Los ogros también lloran

P

areciera que los ogros nunca fueron niños, que nacieron viejos, malvados y sin capacidad para la compasión, con hambre enferma por el oro y por el otro: hambre de carne humana, de pueblo, de niño.

La historia de los ogros es demasiado larga para repasar aquí. La palabra tiene un origen diverso y su figura monstruosa se creó a partir de temores basados en supuestos mágicos y en datos científicos.

Los ogros, con su cuerpo descomunal y su cabeza pequeña, son metáfora de realidades humanas: temor al padre, al Estado y a esa parte obscura y violenta de cada quien, que sólo llegamos a conocer en situaciones límite.

Los ogros sí existen, aunque no como los conocimos en los cuentos. Ellos viven de algún modo en todos los seres humanos; en ese rincón de nuestro ADN en el que todavía, quizá, hay algo de los neandertales y los cromañones que nos antecedieron. (Pienso en Trump sin bisoñé, atuendo piel de bisonte y lanza en la mano derecha).

El ogro es personaje idóneo para hablar a los niños de los límites de su humanidad: de su libre albedrío, de su voluntad ética. Así lo entendió seguramente Suzanne Lebeau al escribir El ogrito, pieza parteaguas en el teatro infantil de altura.

Imaginen una madre que trata de evitar que su hijo sea como su padre (un ogro que antes de abandonarla devoró a sus hijitas). A pesar de su amor y esfuerzos, el color rojo y el olor de la sangre despiertan en el ogrito sus apetitos y ha de enfrentar tres difíciles pruebas para imponerse a sus instintos, y poder amar y vivir en armonía con los demás niños.

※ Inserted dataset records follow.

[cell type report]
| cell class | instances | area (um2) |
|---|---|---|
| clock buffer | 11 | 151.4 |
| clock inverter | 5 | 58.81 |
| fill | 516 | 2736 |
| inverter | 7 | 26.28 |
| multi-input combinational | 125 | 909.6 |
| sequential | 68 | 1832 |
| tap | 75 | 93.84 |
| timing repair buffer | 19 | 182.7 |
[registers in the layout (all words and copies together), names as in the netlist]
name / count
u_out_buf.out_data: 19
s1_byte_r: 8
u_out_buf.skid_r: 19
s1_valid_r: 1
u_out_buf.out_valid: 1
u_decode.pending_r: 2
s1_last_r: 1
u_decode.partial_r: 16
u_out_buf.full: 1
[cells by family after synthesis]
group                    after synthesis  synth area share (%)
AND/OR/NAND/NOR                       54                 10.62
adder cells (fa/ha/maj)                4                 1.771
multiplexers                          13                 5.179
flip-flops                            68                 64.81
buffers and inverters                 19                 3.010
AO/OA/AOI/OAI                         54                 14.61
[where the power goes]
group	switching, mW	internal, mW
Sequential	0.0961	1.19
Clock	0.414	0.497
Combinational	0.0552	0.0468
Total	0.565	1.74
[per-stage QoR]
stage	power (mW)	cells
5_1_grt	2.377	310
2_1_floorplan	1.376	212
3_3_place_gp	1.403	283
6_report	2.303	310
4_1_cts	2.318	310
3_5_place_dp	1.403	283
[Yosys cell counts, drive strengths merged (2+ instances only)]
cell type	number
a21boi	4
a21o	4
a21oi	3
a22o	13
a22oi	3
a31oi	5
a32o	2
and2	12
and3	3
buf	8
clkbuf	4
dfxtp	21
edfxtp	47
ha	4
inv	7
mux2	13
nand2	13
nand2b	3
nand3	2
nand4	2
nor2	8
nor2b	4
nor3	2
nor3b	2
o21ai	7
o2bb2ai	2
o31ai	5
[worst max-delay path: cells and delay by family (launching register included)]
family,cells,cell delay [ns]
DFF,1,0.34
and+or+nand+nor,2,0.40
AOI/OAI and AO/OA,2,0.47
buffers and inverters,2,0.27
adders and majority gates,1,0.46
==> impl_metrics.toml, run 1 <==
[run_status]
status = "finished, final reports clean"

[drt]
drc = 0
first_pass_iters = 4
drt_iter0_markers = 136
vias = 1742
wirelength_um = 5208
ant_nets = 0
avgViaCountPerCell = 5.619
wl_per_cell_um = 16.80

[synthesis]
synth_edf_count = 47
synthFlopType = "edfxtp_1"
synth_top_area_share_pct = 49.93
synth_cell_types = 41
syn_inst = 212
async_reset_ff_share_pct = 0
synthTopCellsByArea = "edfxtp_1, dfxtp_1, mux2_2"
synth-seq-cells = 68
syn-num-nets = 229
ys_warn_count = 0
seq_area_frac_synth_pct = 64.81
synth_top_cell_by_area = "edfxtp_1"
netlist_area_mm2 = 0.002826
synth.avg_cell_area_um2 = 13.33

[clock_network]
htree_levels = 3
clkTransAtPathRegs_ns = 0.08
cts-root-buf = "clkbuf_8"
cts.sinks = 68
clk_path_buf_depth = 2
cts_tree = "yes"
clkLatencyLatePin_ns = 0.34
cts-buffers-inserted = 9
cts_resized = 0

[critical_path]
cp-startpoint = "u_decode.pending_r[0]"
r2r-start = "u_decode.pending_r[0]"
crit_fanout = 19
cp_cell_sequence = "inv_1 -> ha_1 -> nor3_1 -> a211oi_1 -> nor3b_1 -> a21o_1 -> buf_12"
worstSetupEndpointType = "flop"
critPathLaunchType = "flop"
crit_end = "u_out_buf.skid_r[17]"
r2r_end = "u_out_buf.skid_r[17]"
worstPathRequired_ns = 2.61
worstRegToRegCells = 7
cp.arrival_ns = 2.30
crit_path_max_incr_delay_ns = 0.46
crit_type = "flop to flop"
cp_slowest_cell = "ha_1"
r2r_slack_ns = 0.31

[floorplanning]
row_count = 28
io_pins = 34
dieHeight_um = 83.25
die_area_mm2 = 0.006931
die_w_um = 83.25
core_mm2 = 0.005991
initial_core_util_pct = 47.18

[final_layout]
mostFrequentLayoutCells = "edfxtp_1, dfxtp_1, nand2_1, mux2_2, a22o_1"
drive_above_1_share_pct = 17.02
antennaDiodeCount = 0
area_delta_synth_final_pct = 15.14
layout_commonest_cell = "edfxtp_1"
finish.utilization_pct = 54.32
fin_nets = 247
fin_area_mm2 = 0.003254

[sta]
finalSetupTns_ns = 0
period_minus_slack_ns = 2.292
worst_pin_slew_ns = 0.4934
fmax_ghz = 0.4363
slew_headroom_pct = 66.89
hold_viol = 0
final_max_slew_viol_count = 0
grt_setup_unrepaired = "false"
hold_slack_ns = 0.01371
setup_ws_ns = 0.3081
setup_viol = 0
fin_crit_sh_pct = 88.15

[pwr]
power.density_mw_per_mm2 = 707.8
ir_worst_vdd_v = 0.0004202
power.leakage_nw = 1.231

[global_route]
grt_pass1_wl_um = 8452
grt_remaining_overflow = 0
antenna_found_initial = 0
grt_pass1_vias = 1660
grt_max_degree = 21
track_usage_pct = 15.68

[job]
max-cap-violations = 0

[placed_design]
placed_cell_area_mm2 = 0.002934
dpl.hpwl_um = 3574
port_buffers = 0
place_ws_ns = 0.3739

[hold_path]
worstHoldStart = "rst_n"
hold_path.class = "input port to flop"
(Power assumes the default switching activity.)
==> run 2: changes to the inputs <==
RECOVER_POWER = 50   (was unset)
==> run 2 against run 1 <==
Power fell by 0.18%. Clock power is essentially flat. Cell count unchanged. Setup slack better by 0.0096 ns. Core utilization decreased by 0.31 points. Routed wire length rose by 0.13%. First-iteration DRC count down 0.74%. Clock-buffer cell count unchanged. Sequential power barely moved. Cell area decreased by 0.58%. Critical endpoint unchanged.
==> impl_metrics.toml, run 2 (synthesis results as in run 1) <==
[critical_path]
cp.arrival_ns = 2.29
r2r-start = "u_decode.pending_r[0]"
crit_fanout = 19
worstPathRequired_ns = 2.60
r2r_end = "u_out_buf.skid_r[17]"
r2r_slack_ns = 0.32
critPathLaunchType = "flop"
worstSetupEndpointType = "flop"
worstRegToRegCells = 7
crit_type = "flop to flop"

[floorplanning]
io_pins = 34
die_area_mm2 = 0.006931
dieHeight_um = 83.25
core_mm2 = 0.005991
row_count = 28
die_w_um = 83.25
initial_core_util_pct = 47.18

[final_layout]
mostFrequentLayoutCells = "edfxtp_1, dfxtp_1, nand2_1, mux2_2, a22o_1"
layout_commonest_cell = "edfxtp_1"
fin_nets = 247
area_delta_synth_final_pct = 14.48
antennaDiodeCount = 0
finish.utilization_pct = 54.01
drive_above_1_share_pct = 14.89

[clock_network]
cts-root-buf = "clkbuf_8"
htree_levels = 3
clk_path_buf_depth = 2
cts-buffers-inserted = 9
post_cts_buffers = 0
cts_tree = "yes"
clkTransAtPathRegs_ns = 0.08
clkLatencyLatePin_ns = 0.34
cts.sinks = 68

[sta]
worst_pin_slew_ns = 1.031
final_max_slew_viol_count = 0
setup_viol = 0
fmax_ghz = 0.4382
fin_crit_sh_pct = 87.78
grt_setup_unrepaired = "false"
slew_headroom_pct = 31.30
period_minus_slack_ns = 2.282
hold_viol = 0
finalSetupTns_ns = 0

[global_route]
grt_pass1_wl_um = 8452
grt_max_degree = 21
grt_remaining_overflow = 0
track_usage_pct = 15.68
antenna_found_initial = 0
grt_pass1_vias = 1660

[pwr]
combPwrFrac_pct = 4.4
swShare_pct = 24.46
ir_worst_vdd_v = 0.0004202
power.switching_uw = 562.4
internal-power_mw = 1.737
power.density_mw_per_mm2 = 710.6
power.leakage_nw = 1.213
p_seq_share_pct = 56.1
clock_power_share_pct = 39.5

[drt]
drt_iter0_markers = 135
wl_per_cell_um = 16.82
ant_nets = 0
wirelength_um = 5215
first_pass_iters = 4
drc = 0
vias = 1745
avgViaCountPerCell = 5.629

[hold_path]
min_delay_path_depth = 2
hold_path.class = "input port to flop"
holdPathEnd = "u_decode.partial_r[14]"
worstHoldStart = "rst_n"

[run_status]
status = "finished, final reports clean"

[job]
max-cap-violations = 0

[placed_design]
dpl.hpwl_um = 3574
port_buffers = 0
### config.mk
export PLATFORM = sky130hd
export DESIGN_NAME = line_ending_translator
export DESIGN_NICKNAME = d
export VERILOG_FILES = /design/src/hw/rtl/ltr_pkg.sv /design/src/hw/rtl/ltr_front.sv /design/src/hw/rtl/ltr_fifo.sv /design/src/hw/rtl/ltr_back.sv /design/src/hw/rtl/line_ending_translator.sv
export SDC_FILE = /design/constraint.sdc
export NUM_CORES = 1
export LEC_CHECK = 0
export BUFFER_PORTS_ARGS = -buffer_cell sky130_fd_sc_hd__buf_2
export CAP_MARGIN = 10
export CORE_UTILIZATION = 50
export DETAILED_ROUTE_END_ITERATION = 16
export MAX_ROUTING_LAYER = met4
export PLACE_DENSITY = 0.77
export SYNTH_ARGS = -nofsm -noshare
export SYNTH_HDL_FRONTEND = slang
export SYNTH_SLANG_ARGS = --single-unit
### constraint.sdc
create_clock -name clk -period 3.61 [get_ports clk]
set_clock_uncertainty 0.15 [all_clocks]
set_input_delay 0.1805 -clock clk [delete_from_list [all_inputs] [get_ports clk]]
set_output_delay 0.1805 -clock clk [all_outputs]
set_load 0.02 [all_outputs]
### src/hw/rtl/ltr_pkg.sv
`timescale 1ns / 1ps

package ltr_pkg;

    localparam logic [7:0] BYTE_CR = 8'h0D;
    localparam logic [7:0] BYTE_LF = 8'h0A;

    // Line ending kinds, also used for the remembered first style
    localparam logic [1:0] KIND_NONE = 2'd0;
    localparam logic [1:0] KIND_CR   = 2'd1;
    localparam logic [1:0] KIND_LF   = 2'd2;
    localparam logic [1:0] KIND_CRLF = 2'd3;

    // Result status codes
    localparam logic [1:0] ST_DATA  = 2'd0;
    localparam logic [1:0] ST_ERROR = 2'd1;
    localparam logic [1:0] ST_DONE  = 2'd2;

    // Configuration register indexes
    localparam logic [1:0] REG_EOL_LEN    = 2'd0;
    localparam logic [1:0] REG_EOL_FIRST  = 2'd1;
    localparam logic [1:0] REG_EOL_SECOND = 2'd2;
    localparam logic [1:0] REG_REPAIR     = 2'd3;

    localparam int MAX_WORDS = 3;
    localparam int QDEPTH    = 2;
    localparam int QPTR_W    = (QDEPTH > 1) ? $clog2(QDEPTH) : 1;
    localparam int QCNT_W    = $clog2(QDEPTH + 1);

    typedef struct packed {
        logic [1:0] eol_len;
        logic [7:0] eol_first;
        logic [7:0] eol_second;
        logic       repair;
    } cfg_t;

    typedef struct packed {
        logic [7:0] data;
        logic [1:0] status;
    } word_t;

    // All result words caused by one accepted input byte
    typedef struct packed {
        logic [1:0]                 cnt;
        word_t [MAX_WORDS-1:0]      w;
    } job_t;

    typedef struct packed {
        logic halted;
        logic raise;
    } front_stat_t;

endpackage

### src/hw/rtl/ltr_front.sv
`timescale 1ns / 1ps

module ltr_front
(
    input  logic                 clk,
    input  logic                 rst_n,
    input  logic                 item_valid,
    input  logic [7:0]           in_byte,
    input  logic                 end_of_stream,
    input  ltr_pkg::cfg_t        cfg,
    output ltr_pkg::job_t        job,
    output logic                 job_push,
    output ltr_pkg::front_stat_t stat
);

    logic [1:0] pending_reg, pending_next;
    logic [1:0] first_reg, first_next;
    logic       halted_reg;

    logic       is_nl;
    logic [1:0] kind_in;
    logic [1:0] ekind;
    logic       have_end;
    logic       tail_data;
    logic       tail_done;
    logic       style_ok;
    logic [1:0] n;
    ltr_pkg::job_t job_ok;

    assign is_nl   = (in_byte == ltr_pkg::BYTE_CR) || (in_byte == ltr_pkg::BYTE_LF);
    assign kind_in = (in_byte == ltr_pkg::BYTE_CR) ? ltr_pkg::KIND_CR : ltr_pkg::KIND_LF;

    // Classify: which ending (if any) to write, what follows it, next pending
    always_comb
    begin
        have_end     = 1'b0;
        ekind        = pending_reg;
        tail_data    = 1'b0;
        tail_done    = 1'b0;
        pending_next = pending_reg;
        if (end_of_stream)
        begin
            have_end     = (pending_reg != ltr_pkg::KIND_NONE);
            tail_done    = 1'b1;
            pending_next = ltr_pkg::KIND_NONE;
        end
        else if (is_nl && (cfg.eol_len != 2'd0))
        begin
            if (pending_reg == ltr_pkg::KIND_NONE)
            begin
                pending_next = kind_in;
            end
            else if ((pending_reg == kind_in) ||
                     ((pending_reg == ltr_pkg::KIND_LF) && (kind_in == ltr_pkg::KIND_CR)))
            begin
                have_end     = 1'b1;
                pending_next = kind_in;
            end
            else
            begin
                have_end     = 1'b1;
                ekind        = ltr_pkg::KIND_CRLF;
                pending_next = ltr_pkg::KIND_NONE;
            end
        end
        else
        begin
            have_end     = (pending_reg != ltr_pkg::KIND_NONE);
            tail_data    = 1'b1;
            pending_next = ltr_pkg::KIND_NONE;
        end
    end

    assign style_ok = !have_end || (first_reg == ltr_pkg::KIND_NONE) || cfg.repair ||
                      (first_reg == ekind);

    always_comb
    begin
        if (end_of_stream)
            first_next = ltr_pkg::KIND_NONE;
        else if (have_end && (first_reg == ltr_pkg::KIND_NONE))
            first_next = ekind;
        else
            first_next = first_reg;
    end

    // Assemble the result words
    always_comb
    begin
        job_ok = '0;
        n      = 2'd0;
        if (have_end)
        begin
            unique case (cfg.eol_len)
                2'd0:
                begin
                    job_ok.w[0].data = (ekind == ltr_pkg::KIND_CR) ? ltr_pkg::BYTE_CR
                                                                   : ltr_pkg::BYTE_LF;
                    n = 2'd1;
                end
                2'd1:
                begin
                    job_ok.w[0].data = cfg.eol_first;
                    n = 2'd1;
                end
                default:
                begin
                    job_ok.w[0].data = cfg.eol_first;
                    job_ok.w[1].data = cfg.eol_second;
                    n = 2'd2;
                end
            endcase
        end
        if (tail_data)
        begin
            job_ok.w[n].data   = in_byte;
            job_ok.w[n].status = ltr_pkg::ST_DATA;
            n = n + 2'd1;
        end
        else if (tail_done)
        begin
            job_ok.w[n].status = ltr_pkg::ST_DONE;
            n = n + 2'd1;
        end
        job_ok.cnt = n;
    end

    always_comb
    begin
        job = job_ok;
        if (!style_ok)
        begin
            job           = '0;
            job.cnt       = 2'd1;
            job.w[0].status = ltr_pkg::ST_ERROR;
        end
    end

    assign job_push    = item_valid && !halted_reg && (job.cnt != 2'd0);
    assign stat.halted = halted_reg;
    assign stat.raise  = item_valid && !halted_reg && !style_ok;

    always_ff @(posedge clk or negedge rst_n)
    begin
        if (!rst_n)
        begin
            pending_reg <= ltr_pkg::KIND_NONE;
            first_reg   <= ltr_pkg::KIND_NONE;
            halted_reg  <= 1'b0;
        end
        else if (item_valid && !halted_reg)
        begin
            if (!style_ok)
            begin
                halted_reg <= 1'b1;
            end
            else
            begin
                pending_reg <= pending_next;
                first_reg   <= first_next;
            end
        end
    end

endmodule

### src/hw/rtl/ltr_fifo.sv
`timescale 1ns / 1ps

module ltr_fifo
(
    input  logic          clk,
    input  logic          rst_n,
    input  logic          push,
    input  ltr_pkg::job_t push_job,
    input  logic          pop,
    output ltr_pkg::job_t head,
    output logic          not_empty,
    output logic          full
);

    ltr_pkg::job_t mem_reg [ltr_pkg::QDEPTH];
    logic [ltr_pkg::QPTR_W-1:0] wr_ptr_reg, rd_ptr_reg;
    logic [ltr_pkg::QCNT_W-1:0] count_reg;
    logic do_push, do_pop;

    assign not_empty = (count_reg != '0);
    assign full      = (count_reg == ltr_pkg::QCNT_W'(ltr_pkg::QDEPTH));
    assign head      = mem_reg[rd_ptr_reg];
    assign do_push   = push && !full;
    assign do_pop    = pop && not_empty;

    function automatic logic [ltr_pkg::QPTR_W-1:0] bump(input logic [ltr_pkg::QPTR_W-1:0] p);
        if (p == ltr_pkg::QPTR_W'(ltr_pkg::QDEPTH - 1))
            bump = '0;
        else
            bump = p + ltr_pkg::QPTR_W'(1);
    endfunction

    always_ff @(posedge clk)
    begin
        if (do_push)
            mem_reg[wr_ptr_reg] <= push_job;
    end

    always_ff @(posedge clk or negedge rst_n)
    begin
        if (!rst_n)
        begin
            wr_ptr_reg <= '0;
            rd_ptr_reg <= '0;
            count_reg  <= '0;
        end
        else
        begin
            if (do_push)
                wr_ptr_reg <= bump(wr_ptr_reg);
            if (do_pop)
                rd_ptr_reg <= bump(rd_ptr_reg);
            if (do_push && !do_pop)
                count_reg <= count_reg + ltr_pkg::QCNT_W'(1);
            else if (do_pop && !do_push)
                count_reg <= count_reg - ltr_pkg::QCNT_W'(1);
        end
    end

endmodule

### src/hw/rtl/ltr_back.sv
`timescale 1ns / 1ps

module ltr_back
(
    input  logic          clk,
    input  logic          rst_n,
    input  ltr_pkg::job_t head,
    input  logic          head_valid,
    output logic          head_pop,
    input  logic          pop,
    output logic          out_valid,
    output ltr_pkg::word_t out_word,
    output logic          out_last
);

    logic [1:0]     idx_reg;
    logic           vld_reg;
    ltr_pkg::word_t word_reg;
    logic           last_reg;
    logic           load;
    logic           final_word;

    assign load       = head_valid && (!vld_reg || pop);
    assign final_word = (idx_reg == (head.cnt - 2'd1));
    assign head_pop   = load && final_word;

    assign out_valid = vld_reg;
    assign out_word  = word_reg;
    assign out_last  = last_reg;

    always_ff @(posedge clk)
    begin
        if (load)
        begin
            word_reg <= head.w[idx_reg];
            last_reg <= final_word;
        end
    end

    always_ff @(posedge clk or negedge rst_n)
    begin
        if (!rst_n)
        begin
            vld_reg <= 1'b0;
            idx_reg <= 2'd0;
        end
        else
        begin
            if (load)
            begin
                vld_reg <= 1'b1;
                idx_reg <= final_word ? 2'd0 : idx_reg + 2'd1;
            end
            else if (pop)
            begin
                vld_reg <= 1'b0;
            end
        end
    end

endmodule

La escritora nayarita Queta Navagómez tomó la figura para escribir un microcuento en el que subyace un anhelo político: “Entre las espesas nubes, en un gran castillo hecho de piedra gris, vivía un ogro hermoso como tú. Por las noches, después de opípara cena contaba las monedas de oro acumuladas por él. Colocaba sobre su mesa la gallina que cada noche ponía un huevo de oro y, tras guardarlo, sacaba su arpa mágica que lo arrullaba con dulce melodía para dormir plácidamente. Era muy feliz, a pesar de vivir tan solo. Hasta que un horrible niño trepó a las nubes escalando unas habichuelas mágicas y se adueñó de las monedas, de la gallina y del arpa. El ogro intentó perseguirlo, pero el malvado niño tomó un hacha y cortó la habichuela. El bello ogro se mató al caer de las nubes y… ¿qué tienes mi amor? ¿por qué lloras? ¡Tontito…! ¡Si los niños no existen!”

PS. Aunque aún no puedan votar, señores ogros: los niños sí existen y algún día votarán.